Forse la sete diffusa – da più parti riconosciuta – di racconti personali anche nel campo giornalistico e letterario è indizio di un bisogno e di una ricerca di senso. Si sono persi i grandi racconti – o non si ricordano più – e allora si cerca un senso nelle narrazioni personali o nel vissuto di uno come me, nella speranza di trovare qualcosa che mi possa essere d’aiuto. Un po’ poco, diremmo noi: le storie personali in realtà sono tutte diverse e ognuna trova – se ci riesce – un suo senso.

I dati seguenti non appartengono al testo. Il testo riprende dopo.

Background: an optimization exercise with open tools, aiming at small area. Do not read the settings as production practice.
Function was not checked in any run shown here: the RTL went through the layout flow alone.
Power and IR drop assume default switching activity.

==> design.v <==
package rv_pkg;
  localparam int xlen = 32;
  typedef logic [31:0]     word_t;
  typedef logic [4:0]      reg_addr_t;
  typedef logic [3:0]      byte_en_t;
  typedef logic [2:0]      funct3_t;
  typedef logic [7:0]      byte_t;
endpackage
`timescale 1ns/10ps
module rv_regfile (
  input  logic              clk,
  input  logic              we,
  input  logic              clr,
  input  rv_pkg::reg_addr_t rs1,
  input  rv_pkg::reg_addr_t rs2,
  input  rv_pkg::reg_addr_t rd,
  input  rv_pkg::byte_t     wd,
  output rv_pkg::byte_t     rs1_byte,
  output rv_pkg::byte_t     rs2_byte
);
  logic [31:0] regs [1:31];
  always_ff @(posedge clk) begin
    for (int i = 1; i < 32; i++) begin
      if (clr || (we && rd == i[4:0])) begin
        regs[i] <= {wd, regs[i][31:8]};
      end else begin
        regs[i] <= {regs[i][7:0], regs[i][31:8]};
      end
    end
  end
  rv_pkg::byte_t tails [0:31];
  always_comb begin
    tails[0] = '0;
    for (int i = 1; i < 32; i++) tails[i] = regs[i][7:0];
  end
  assign rs1_byte = tails[rs1];
  assign rs2_byte = tails[rs2];
endmodule
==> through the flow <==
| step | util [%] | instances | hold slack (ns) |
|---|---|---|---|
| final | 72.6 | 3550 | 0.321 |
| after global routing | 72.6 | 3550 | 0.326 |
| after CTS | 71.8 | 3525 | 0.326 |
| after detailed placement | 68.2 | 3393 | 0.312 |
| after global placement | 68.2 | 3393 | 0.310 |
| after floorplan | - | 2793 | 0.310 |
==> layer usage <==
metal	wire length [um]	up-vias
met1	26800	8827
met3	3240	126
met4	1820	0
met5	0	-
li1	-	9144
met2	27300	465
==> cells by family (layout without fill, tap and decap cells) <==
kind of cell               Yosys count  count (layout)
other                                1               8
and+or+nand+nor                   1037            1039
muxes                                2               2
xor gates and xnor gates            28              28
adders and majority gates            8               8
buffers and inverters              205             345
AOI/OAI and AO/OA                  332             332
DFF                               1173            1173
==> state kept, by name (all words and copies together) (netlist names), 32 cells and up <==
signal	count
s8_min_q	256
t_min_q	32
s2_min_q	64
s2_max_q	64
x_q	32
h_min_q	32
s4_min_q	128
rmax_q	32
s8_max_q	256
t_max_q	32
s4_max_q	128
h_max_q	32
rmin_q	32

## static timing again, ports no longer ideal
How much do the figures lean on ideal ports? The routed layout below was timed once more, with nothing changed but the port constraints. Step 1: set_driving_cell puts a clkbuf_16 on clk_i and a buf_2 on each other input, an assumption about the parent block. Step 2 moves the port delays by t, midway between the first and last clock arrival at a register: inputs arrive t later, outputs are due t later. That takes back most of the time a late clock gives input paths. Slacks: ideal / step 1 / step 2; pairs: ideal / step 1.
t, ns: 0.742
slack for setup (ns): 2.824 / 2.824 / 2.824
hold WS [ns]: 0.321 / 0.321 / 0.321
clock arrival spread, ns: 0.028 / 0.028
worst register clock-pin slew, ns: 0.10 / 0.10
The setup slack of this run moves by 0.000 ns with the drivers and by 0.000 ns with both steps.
Source: an optimization exercise on an open RTL-to-GDS flow (aim: small area). Production flows keep margins and buffers that such runs may drop. Only simulation tests tie the RTL to the original design; equivalence was not proved. No activity file was given, so power comes from the tool's default toggle rates. The flow treats the clock pin as an ideal source, which a real chip does not have.

== pepper ==
## frame_loader
module frame_loader
(
    input  logic                      clk,
    input  logic                      reset,
    input  logic                      serial_in,
    input  logic                      rd_req_req,
    input  logic [6-1:0]        rd_req_addr,
    output logic                      rd_rsp_ack,
    output logic [32-1:0]        rd_rsp_data
);
Size in the first run: about 3600 cells after synthesis, about 2200 flip-flops, about 43 I/O pins, roughly 0.055 mm^2 of cells after synthesis.
Settings: LEC_CHECK=0, CAP_MARGIN=20, CORE_MARGIN=2, CORE_UTILIZATION=72, CTS_CLUSTER_DIAMETER=90, CTS_CLUSTER_SIZE=32, SLEW_MARGIN=20, SYNTH_HIERARCHICAL=1, SYNTH_MINIMUM_KEEP_SIZE=0; clock period 10.0 ns.
standard.sh (not shown) runs the stock make flow with config.mk's settings and CLKGATE_MAP_FILE= SYNTH_SCRIPT=/design/flow/synth_recipe.tcl, a recipe that flattens the netlist after the stock synthesis.
==> flow/flow/run.sh <==
#!/bin/bash
# The standard layout (standard.sh) with two changes: clock tree synthesis
# adds no dummy loads, and the port buffers are the smallest buffer cell.
# Each tool's output is in orfs/logs/; make's output in standard.log.
set -e
export CTS_ARGS="-sink_clustering_enable -repair_clock_nets -dont_use_dummy_load -sink_clustering_size 32 -sink_clustering_max_diameter 90"
export BUFFER_PORTS_ARGS="-buffer_cell sky130_fd_sc_hd__buf_1"
bash standard.sh > standard.log 2>&1
The following lists how quartz was set up differently from pepper:
==> flow/run.sh (new file) <==
#!/bin/bash
# synth_recipe.tcl (not shown) runs the flow's synth.tcl, then flattens the netlist and writes it again
# the make line also repeats each setting of config.mk as NAME=value (left out here)
make -C /OpenROAD-flow-scripts/flow DESIGN_CONFIG=/design/flow/config.mk WORK_HOME=/design/flow/orfs CLKGATE_MAP_FILE= SYNTH_SCRIPT=/design/flow/synth_recipe.tcl finish
removed: flow/flow/run.sh
removed: flow/standard.sh
==> comparison <==
- Switching part of the total (quartz over pepper): increase, 0.19 points
- Met2 capacity usage during global routing: lower on pepper
- The routed wire length of quartz and that of pepper are within noise of each other.
- Diff pepper -> quartz: final core utilization has increased; part of the total power dissipated in sequential elements has decreased; sequential share of layout area has decreased.
- Clock skew sits lower in quartz than in pepper.
- Share of the clock period used by the worst path after layout: quartz > pepper
- Final worst slack in quartz is 0.64 ns below pepper.
- Between quartz and pepper, the number of vias after detailed routing does not differ in any meaningful way.
### quartz -> garnet
- CORE_UTILIZATION: 72 -> 75
- CTS_CLUSTER_DIAMETER: 90 -> 80
- CTS_CLUSTER_SIZE: 32 -> 34
==> flow/flow/run.sh (new file) <==
#!/bin/bash
# The standard layout (standard.sh) with two changes: clock tree synthesis
# adds no dummy loads, and the port buffers are the smallest buffer cell.
# Each tool's output is in orfs/logs/; make's output in standard.log.
set -e
export CTS_ARGS="-sink_clustering_enable -repair_clock_nets -dont_use_dummy_load -sink_clustering_size 34 -sink_clustering_max_diameter 80"
export BUFFER_PORTS_ARGS="-buffer_cell sky130_fd_sc_hd__buf_1"
bash standard.sh > standard.log 2>&1
==> flow/standard.sh (new file) <==
#!/bin/bash
# synth_recipe.tcl (not shown) runs the flow's synth.tcl, then flattens the netlist and writes it again
# the make line also repeats each setting of config.mk as NAME=value (left out here)
make -C /OpenROAD-flow-scripts/flow DESIGN_CONFIG=/design/flow/config.mk WORK_HOME=/design/flow/orfs CLKGATE_MAP_FILE= SYNTH_SCRIPT=/design/flow/synth_recipe.tcl "${@:-finish}"
removed: flow/run.sh
## What came out
- On total of plain and repair buffers excluding clock buffers, the lower figure sits with quartz, not garnet.
- Part of the cycle the worst path needs: garnet vs quartz down 4.5 points
- garnet vs. quartz: via count essentially unchanged, total power lower, first-iteration DRC count moved up, length of routed wiring on met1 lost about 2.6%, final routed wirelength across all metal layers went down by about 3.8%.

## lane 1
frame_loader, a different RTL version from the one above (not shown whole).
Size in the first run: about 2,200 flip-flops.
clock: 10.0 ns
lec_check: 0
cap_margin: 20
core_margin: 2
core_utilization: 50
cts_cluster_diameter: 90
cts_cluster_size: 32
slew_margin: 20
synth_hierarchical: 1
synth_minimum_keep_size: 0
==> flow/flow/run.sh <==
#!/bin/bash
# The standard layout (standard.sh), with clock tree synthesis told not to
# add dummy loads. Each tool's output is in orfs/logs/; make's output in
# standard.log.
set -e
export CTS_ARGS="-sink_clustering_enable -repair_clock_nets -dont_use_dummy_load -sink_clustering_size 32 -sink_clustering_max_diameter 90"
bash standard.sh > standard.log 2>&1
Input changes introduced in lane 2 (baseline for comparison: lane 1):
Settings: changing CORE_UTILIZATION from 50 to 68.
## What came out
Count of routing violations after the opening detailed-route iteration: lane 1 and lane 2 compared, higher one is lane 2
In the reports for lane 1 and lane 2, the larger ratio of final minimum period to clock period belongs to lane 2.
Largest vdd supply drop was lower in the run labelled lane 1.
From lane 1 to lane 2, clock sink count did not move at all.
From lane 2 to lane 1, post-synthesis instance total did not move at all.
Of lane 1 and lane 2, lane 1 shows the higher final-layout fill cell count, with lane 2 below it.
In the route summary, lane 2 ends up with a via count exceeding that of lane 1.

The RTL this note starts from:
==> flow/design.v <==
`timescale 1ns/1ns
module fl_aoi222
(
    input  logic a0, b0, a1, b1, a2, b2,
    output logic y
);
    assign y = !((a0 && b0) || (a1 && b1) || (a2 && b2));
endmodule
module fl_aoi22
(
    input  logic a0, b0, a1, b1,
    output logic y
);
    assign y = !((a0 && b0) || (a1 && b1));
endmodule
module fl_nand4
(
    input  logic a, b, c, d,
    output logic y
);
    assign y = !(a && b && c && d);
endmodule
module fl_nand3
(
    input  logic a, b, c,
    output logic y
);
    assign y = !(a && b && c);
endmodule
module fl_or6
(
    input  logic [5:0] a,
    output logic       y
);
    assign y = |a;
endmodule
module fl_and2
(
    input  logic a, b,
    output logic y
);
    assign y = a && b;
endmodule
`timescale 1ns/1ns
module frame_loader
(
    input  logic                      clk,
    input  logic                      reset,
    input  logic                      serial_in,
    input  logic                      rd_req_req,
    input  logic [6-1:0]        rd_req_addr,
    output logic                      rd_rsp_ack,
    output logic [32-1:0]        rd_rsp_data
);
    localparam int NW = 63;
    logic [32-1:0] shift_q;
    logic               hunt;        
    logic               primed;      
    logic               sync_q;      
    logic [4:0]         bit_cnt;     
    logic               wv;          
    logic               wv2;         
    logic [5:0]         rot;         
    logic [5:0]         cnt;         
    logic               ready;
    logic               full;        
    logic               pend;        
    logic [4:0]         wr_ph;       
    logic               wr_pt;       
    logic [15:0]        frame_count;
    logic [32-1:0] hold_q;
    logic [32-1:0] ring [0:NW-1];
    logic               ack_q;
    logic [32-1:0] rd_data_q;
    logic [32-1:0] shift_next;
    logic               match;
    logic               frame_end;
    logic               wr_a;
    logic               wr_b;
    assign shift_next = {shift_q[32-2:0], serial_in};
    assign match      = hunt && primed && (shift_next == 32'hF9A42BB1);
    assign frame_end  = wv2 && (cnt == 6'd63);
    assign wr_a = pend && ((cnt == 6'd63) ? (rot == 6'd31) : (bit_cnt == wr_ph && !wr_pt));
    assign wr_b = pend && ((cnt == 6'd63) ? (rot == 6'd0)  : (bit_cnt == wr_ph &&  wr_pt));
    always_ff @(posedge clk or posedge reset)
    begin
        if (reset)
        begin
            hunt        <= 1'b1;
            primed      <= 1'b0;
            sync_q      <= 1'b0;
            bit_cnt     <= '0;
            wv          <= 1'b0;
            wv2         <= 1'b0;
            rot         <= '0;
            cnt         <= '0;
            ready       <= 1'b0;
            full        <= 1'b0;
            pend        <= 1'b0;
            frame_count <= '0;
        end
        else
        begin
            sync_q  <= match;
            wv      <= !hunt && (bit_cnt == 5'd30);
            wv2     <= wv;
            rot     <= (rot == 6'd0) ? 6'd62 : rot - 6'd1;
            bit_cnt <= match ? 5'd31 : bit_cnt + 5'd1;
            pend    <= (pend && !wr_a && !wr_b) || wv;
            if (bit_cnt == 5'd30)
                primed <= 1'b1;
            if (match)
                hunt <= 1'b0;
            else if (frame_end)
                hunt <= 1'b1;
            if (frame_end)
                full <= 1'b1;
            if (wv)
                cnt <= (cnt == 6'd63) ? 6'd1 : cnt + 6'd1;
            if (sync_q)
                ready <= 1'b0;
            else if (wv && cnt == 6'd62)
                ready <= 1'b1;
            if (wv && cnt == 6'd62)
                frame_count <= frame_count + 16'd1;
        end
    end
    always_ff @(posedge clk)
    begin
        shift_q <= shift_next;
        if (wv)
            hold_q <= shift_q;
        if (wv && (cnt == 6'd63 || cnt == 6'd0))
        begin
            wr_ph <= rot[4:0];
            wr_pt <= rot[5];
        end
        for (int s = 0; s < NW; s++)
            ring[s] <= ring[(s + 1) % NW];
        if (wr_a)
            ring[30] <= hold_q;
        if (wr_b)
            ring[62] <= hold_q;
    end
    logic [5:0]         addr;
    logic [6:0]         sum;
    logic [5:0]         slot;
    logic               rd_start;
    logic               is_status;
    logic               addr_eq;
    logic               addr_lt;
    logic               sel_hold;
    logic               sel_ring;
    logic [NW-1:0]      sel;         
    logic               sel_h;       
    logic               sel_s;       
    logic               sel_k;       
    logic [32-1:0] status;
    logic [32-1:0] rd_next;
    assign addr = rd_req_addr;
    assign sum  = {1'b0, addr[0], addr[5:1]} + {1'b0, rot};
    assign slot = (sum >= 7'd63) ? 6'(sum - 7'd63) : sum[5:0];
    assign rd_start  = rd_req_req && !ack_q;
    assign is_status = (addr == '0);
    assign addr_eq   = (addr == cnt);
    assign addr_lt   = (addr < cnt);
    assign sel_hold  = !is_status && addr_eq && pend && !wv2;
    assign sel_ring  = !is_status && (addr_lt || (addr_eq && (!pend || (wv2 && full))) || (!addr_lt && !addr_eq && full));
    logic [7:0] dec_hi;
    logic [7:0] dec_lo;
    always_comb
    begin
        for (int h = 0; h < 8; h++)
            dec_hi[h] = rd_start && sel_ring && (slot[5:3] == 3'(h));
        for (int l = 0; l < 8; l++)
            dec_lo[l] = (slot[2:0] == 3'(l));
    end
    for (genvar s = 0; s < NW; s++)
    begin : g_dec
        fl_and2 i_and (.a(dec_hi[s / 8]), .b(dec_lo[s % 8]), .y(sel[s]));
    end
    assign sel_h  = rd_start && sel_hold;
    assign sel_s  = rd_start && is_status;
    assign sel_k  = !rd_start;
    assign status = {frame_count, 15'd0, ready};
    for (genvar b = 0; b < 32; b++)
    begin : g_bit
        logic [21:0] n;
        logic [5:0]  p;
        for (genvar g = 0; g < 21; g++)
        begin : g_grp
            fl_aoi222 i_ao
            (
                .a0 (sel[3*g]),   .b0 (ring[3*g][b]),
                .a1 (sel[3*g+1]), .b1 (ring[3*g+1][b]),
                .a2 (sel[3*g+2]), .b2 (ring[3*g+2][b]),
                .y  (n[g])
            );
        end
        if (b == 0 || b >= 16)
        begin : g_st
            fl_aoi222 i_ao
            (
                .a0 (sel_h), .b0 (hold_q[b]),
                .a1 (sel_s), .b1 (status[b]),
                .a2 (sel_k), .b2 (rd_data_q[b]),
                .y  (n[21])
            );
        end
        else
        begin : g_nst
            fl_aoi22 i_ao
            (
                .a0 (sel_h), .b0 (hold_q[b]),
                .a1 (sel_k), .b1 (rd_data_q[b]),
                .y  (n[21])
            );
        end
        fl_nand4 i_n0 (.a(n[0]),  .b(n[1]),  .c(n[2]),  .d(n[3]),  .y(p[0]));
        fl_nand4 i_n1 (.a(n[4]),  .b(n[5]),  .c(n[6]),  .d(n[7]),  .y(p[1]));
        fl_nand4 i_n2 (.a(n[8]),  .b(n[9]),  .c(n[10]), .d(n[11]), .y(p[2]));
        fl_nand4 i_n3 (.a(n[12]), .b(n[13]), .c(n[14]), .d(n[15]), .y(p[3]));
        fl_nand3 i_n4 (.a(n[16]), .b(n[17]), .c(n[18]), .y(p[4]));
        fl_nand3 i_n5 (.a(n[19]), .b(n[20]), .c(n[21]), .y(p[5]));
        fl_or6   i_or (.a(p), .y(rd_next[b]));
    end
    always_ff @(posedge clk or posedge reset)
    begin
        if (reset)
            ack_q <= 1'b0;
        else
            ack_q <= rd_req_req;
    end
    always_ff @(posedge clk)
    begin
        rd_data_q <= rd_next;
    end
    assign rd_rsp_ack  = ack_q;
    assign rd_rsp_data = rd_data_q;
endmodule
Settings: LEC_CHECK=0, CAP_MARGIN=20, CORE_MARGIN=2, CORE_UTILIZATION=75, CTS_CLUSTER_DIAMETER=90, CTS_CLUSTER_SIZE=32, SLEW_MARGIN=20, SYNTH_HIERARCHICAL=1, SYNTH_MINIMUM_KEEP_SIZE=0; clock period 10.0 ns.
Scripts as last shown in full above: flow/flow/run.sh
Rerun with:
==> flow/run.sh (new file) <==
#!/bin/bash
# synth_recipe.tcl (not shown) runs the flow's synth.tcl, then flattens the netlist and writes it again
# the make line also repeats each setting of config.mk as NAME=value (left out here)
make -C /OpenROAD-flow-scripts/flow DESIGN_CONFIG=/design/flow/config.mk WORK_HOME=/design/flow/orfs CLKGATE_MAP_FILE= SYNTH_SCRIPT=/design/flow/synth_recipe.tcl finish
Settings changed: CORE_UTILIZATION 75 to 50, CTS_CLUSTER_DIAMETER 90 to 80, CTS_CLUSTER_SIZE 32 to 30.
removed: flow/flow/run.sh
removed: flow/standard.sh
Result:
- total power rises by a few percent
- core utilization falls by 26 points
- count of clock-buffer cells in the layout rises by 18
- wire length stays flat
- setup slack improves by 320 ps
- final area rises slightly
- non-clock buffer count rises by 20
- final cell count rises by roughly a tenth
- first-iteration DRC count falls by about a fifth

[port drivers added, routing unchanged]
Ports are ideal in the flow. The routed layouts listed here were re-timed in OpenROAD. Step 1 sets driving cells, clkbuf_16 on the clock port and buf_2 on the other inputs (assumed; they add their load-dependent delay and slew). Step 2 also shifts input and output timing later by t, the mid clock arrival at the registers, as if the neighbouring blocks saw the same clock. a / b / c = ideal ports / drivers / drivers and shift; a / b = the first two.
run | shift t [ns] | slack for setup (ns) | worst setup path after step 2 | latest minus earliest clock arrival (ns) | worst register clock-pin slew, ns
pepper | 0.724 | 3.901 / 3.946 / 3.222 | input to register | 0.060 / 0.061 | 0.12 / 0.12
quartz | 0.748 | 3.265 / 3.311 / 2.562 | input to register | 0.030 / 0.029 | 0.12 / 0.12
garnet | 0.723 | 3.715 / 3.758 / 3.035 | input to register | 0.036 / 0.036 | 0.12 / 0.12
lane 1 | 0.740 | 3.549 / 3.604 / 2.864 | input to register | 0.070 / 0.070 | 0.12 / 0.12
lane 2 | 0.719 | 3.342 / 3.390 / 2.671 | input to register | 0.050 / 0.050 | 0.12 / 0.12
the first run of note 3 | 0.725 | 3.351 / 3.394 / 2.669 | input to register | 0.039 / 0.040 | 0.12 / 0.12
the second run of note 3 | 0.773 | 3.670 / 3.721 / 2.948 | input to register | 0.034 / 0.034 | 0.12 / 0.12
After both steps setup and hold are still met in every run listed. For the second run of note 3, which loses most, drivers alone change the setup slack by +0.051 ns; drivers and shift together by -0.722 ns.
This design comes from an exercise in tuning for small area, a short achievable clock period and few clock cycles per item on the open sky130 flow, not from production work. RTL that was checked went through simulation tests only; none was proved equivalent to the original. Power and IR drop assume default switching activity.

Setup of job 105:
==> module alu_lane, before the edit <==
module alu_lane (
  input  logic [145:0]  req,
  output logic [72:0]   rsp
);
localparam int DATA_W     = 64;
localparam int HALF_W     = 32;  
localparam int TAG_W      = 4;
localparam int NUM_LANES  = 4;
localparam int LANE_IDX_W = 2;
localparam int FL_C = 3;
localparam int FL_V = 2;
localparam int FL_N = 1;
localparam int FL_Z = 0;
localparam logic [3:0] OP_ADD = 4'd0;
localparam logic [3:0] OP_SUB = 4'd1;
localparam logic [3:0] OP_AND = 4'd2;
localparam logic [3:0] OP_OR  = 4'd3;
localparam logic [3:0] OP_XOR = 4'd4;
localparam logic [3:0] OP_SHL = 4'd5;
localparam logic [3:0] OP_SHR = 4'd6;
localparam logic [3:0] OP_SAR = 4'd7;
localparam logic [3:0] OP_SXT = 4'd8;
localparam logic [1:0] SXT_BYTE = 2'd0;
localparam logic [1:0] SXT_HALF = 2'd1;
localparam logic [1:0] SXT_WORD = 2'd2;
localparam int REQ_W   = 146;
localparam int RQ_TAG  = 0;
localparam int RQ_B    = 4;
localparam int RQ_A    = 68;
localparam int RQ_FIN  = 132;
localparam int RQ_SXT  = 136;
localparam int RQ_COND = 138;
localparam int RQ_OP   = 142;
localparam int RSP_W   = 73;
localparam int RS_TAG  = 0;
localparam int RS_TK   = 4;
localparam int RS_FL   = 5;
localparam int RS_RES  = 9;
  logic [3:0]        op;
  logic [3:0]        cond;
  logic [1:0]        sxt;
  logic [3:0]        fin;
  logic [DATA_W-1:0] a;
  logic [DATA_W-1:0] b;
  logic [TAG_W-1:0]  tag;
  logic              taken;
  assign op   = req[RQ_OP   +: 4];
  assign cond = req[RQ_COND +: 4];
  assign sxt  = req[RQ_SXT  +: 2];
  assign fin  = req[RQ_FIN  +: 4];
  assign a    = req[RQ_A    +: DATA_W];
  assign b    = req[RQ_B    +: DATA_W];
  assign tag  = req[RQ_TAG  +: TAG_W];
  flag_cond_eval cond_i (
    .cond  (cond),
    .flags (fin),
    .taken (taken)
  );
  logic is_add, is_sub, is_and, is_or, is_xor, is_shl, is_shr, is_sar, is_sxt;
  assign is_add = (op == OP_ADD);
  assign is_sub = (op == OP_SUB);
  assign is_and = (op == OP_AND);
  assign is_or  = (op == OP_OR);
  assign is_xor = (op == OP_XOR);
  assign is_shl = (op == OP_SHL);
  assign is_shr = (op == OP_SHR);
  assign is_sar = (op == OP_SAR);
  assign is_sxt = (op == OP_SXT);
  logic              inv_b;
  logic [DATA_W-1:0] bx;
  logic [DATA_W-1:0] p;
  logic [DATA_W-1:0] g;
  logic [DATA_W-1:0] gg;    
  logic [DATA_W-1:0] gp;    
  logic [DATA_W:0]   c;     
  logic [DATA_W-1:0] sum;
  assign inv_b = op[0];
  assign bx = b ^ {DATA_W{inv_b}};
  assign p  = a ^ bx;
  assign g  = a & bx;
  always_comb begin
    gg = g;
    gp = p;
    gg[0] = g[0] | (p[0] & inv_b);
    for (int l = 0; l < 6; l++) begin
      for (int j = 0; j < DATA_W; j++) begin
        if (((j >> l) & 1) == 1) begin
          gg[j] = gg[j] | (gp[j] & gg[((j >> l) << l) - 1]);
          gp[j] = gp[j] & gp[((j >> l) << l) - 1];
        end
      end
    end
  end
  assign c   = {gg, inv_b};
  assign sum = p ^ c[DATA_W-1:0];
  logic [5:0]        sh;
  logic [DATA_W-1:0] sh_in;
  logic [DATA_W-1:0] sh_out;
  logic [DATA_W-1:0] sh_rev;
  logic              fill;
  assign sh   = b[5:0];
  assign fill = is_sar & a[DATA_W-1];
  always_comb begin
    for (int i = 0; i < DATA_W; i++)
      sh_in[i] = is_shl ? a[DATA_W-1-i] : a[i];
  end
  assign sh_out = DATA_W'($signed({fill, sh_in}) >>> sh);
  always_comb begin
    for (int i = 0; i < DATA_W; i++)
      sh_rev[i] = sh_out[DATA_W-1-i];
  end
  logic              s_fill;
  logic [DATA_W-1:0] keep_a;
  logic [DATA_W-1:0] ext;
  assign s_fill = (sxt == SXT_BYTE) ? a[7] : (sxt == SXT_HALF) ? a[15] : a[31];
  always_comb begin
    for (int i = 0; i < DATA_W; i++) begin
      if (i < 8)
        keep_a[i] = ~taken | is_sxt;
      else if (i < 16)
        keep_a[i] = ~taken | (is_sxt & (sxt != SXT_BYTE));
      else if (i < 32)
        keep_a[i] = ~taken | (is_sxt & sxt[1]);
      else
        keep_a[i] = ~taken;
      ext[i] = taken & is_sxt & ~keep_a[i];
    end
  end
  logic t_arith, t_p, t_g, t_b, t_shr, t_shl;
  assign t_arith = taken & (is_add | is_sub);
  assign t_p     = taken & is_xor;
  assign t_b     = taken & is_or;
  assign t_g     = taken & (is_and | is_or);
  assign t_shr   = taken & (is_shr | is_sar);
  assign t_shl   = taken & is_shl;
  logic [DATA_W-1:0] res;
  always_comb begin
    for (int i = 0; i < DATA_W; i++)
      res[i] = (t_arith & sum[i]) | (t_p & p[i]) | (t_g & g[i]) | (t_b & b[i]) |
               (t_shr & sh_out[i]) | (t_shl & sh_rev[i]) |
               (keep_a[i] & a[i]) | (ext[i] & s_fill);
  end
  logic fc, fv;
  assign fc = (is_add | is_sub) & c[DATA_W];
  assign fv = (is_add | is_sub) & (a[DATA_W-1] == bx[DATA_W-1]) &&
              (sum[DATA_W-1] != a[DATA_W-1]);
  assign rsp[RS_RES +: DATA_W] = res;
  assign rsp[RS_FL + FL_C]     = taken ? fc : fin[FL_C];
  assign rsp[RS_FL + FL_V]     = taken ? fv : fin[FL_V];
  assign rsp[RS_FL + FL_N]     = fin[FL_N];
  assign rsp[RS_FL + FL_Z]     = fin[FL_Z];
  assign rsp[RS_TK]            = taken;
  assign rsp[RS_TAG +: TAG_W]  = tag;
endmodule
Settings: LEC_CHECK=0, ABC_AREA=1, CAP_MARGIN=30, CORE_MARGIN=2, CORE_UTILIZATION=40, PLACE_DENSITY=0.6, SETUP_SLACK_MARGIN=2.0, SLEW_MARGIN=20; clock period 6.0 ns.
standard.sh (not shown) runs the stock make flow with config.mk's settings and CLKGATE_MAP_FILE= SYNTH_SCRIPT=/design/flow/synth_recipe.tcl, a recipe that flattens the netlist after the stock synthesis.
==> flow/flow/run.sh <==
#!/bin/bash
# The standard layout, with plain buf_1 cells as the port buffers (the resizer
# upsizes them where timing needs it).
set -euo pipefail
export BUFFER_PORTS_ARGS="-buffer_cell sky130_fd_sc_hd__buf_1"
export ADDER_MAP_FILE=
bash standard.sh > standard.log 2>&1
Job 105 did not stop at any stage, and its layout met the timing, DRC and antenna checks.
From an optimization exercise on the open Yosys and OpenROAD flow, aimed at small area, a short achievable clock period and few clock cycles; shortcuts taken in it are not production practice. Function was checked by simulation only, so behaviour that the tests miss may differ from the original. Power is estimated from default activity; no workload was simulated.

**design/flow/config.mk**
```make
export PLATFORM = sky130hd
export DESIGN_NAME = tetris_board_renderer
export DESIGN_NICKNAME = tetris_board_renderer
export VERILOG_FILES = /design/flow/design.v
export SDC_FILE = /design/flow/constraint.sdc
export NUM_CORES = 4
export LEC_CHECK = 0
export ABC_AREA = 1
export CAP_MARGIN = 20
export CORE_MARGIN = 2
export CORE_UTILIZATION = 65
export PLACE_DENSITY = 0.72
export SETUP_SLACK_MARGIN = 3.0
export SLEW_MARGIN = 20
```
**design/flow/constraint.sdc**
```tcl
create_clock -name core_clock -period 5.5 [get_ports {CLOCK_50}]
set_input_delay 1.1000 -clock core_clock [delete_from_list [all_inputs] [get_ports {CLOCK_50}]]
set_output_delay 1.1000 -clock core_clock [all_outputs]
set_load 0.01 [all_outputs]
```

Il rischio è quello di esporsi ancora di più alla frammentazione. Ma questo bisogno può essere un’opportunità se è vero che nel racconto di sé, quando è profondo e autentico, si scopre quello che è vero per tutti e vale universalmente. Un supplemento di interiorità, allora, in questo tempo frammentato e rancoroso potrebbe costituire una via di salvezza.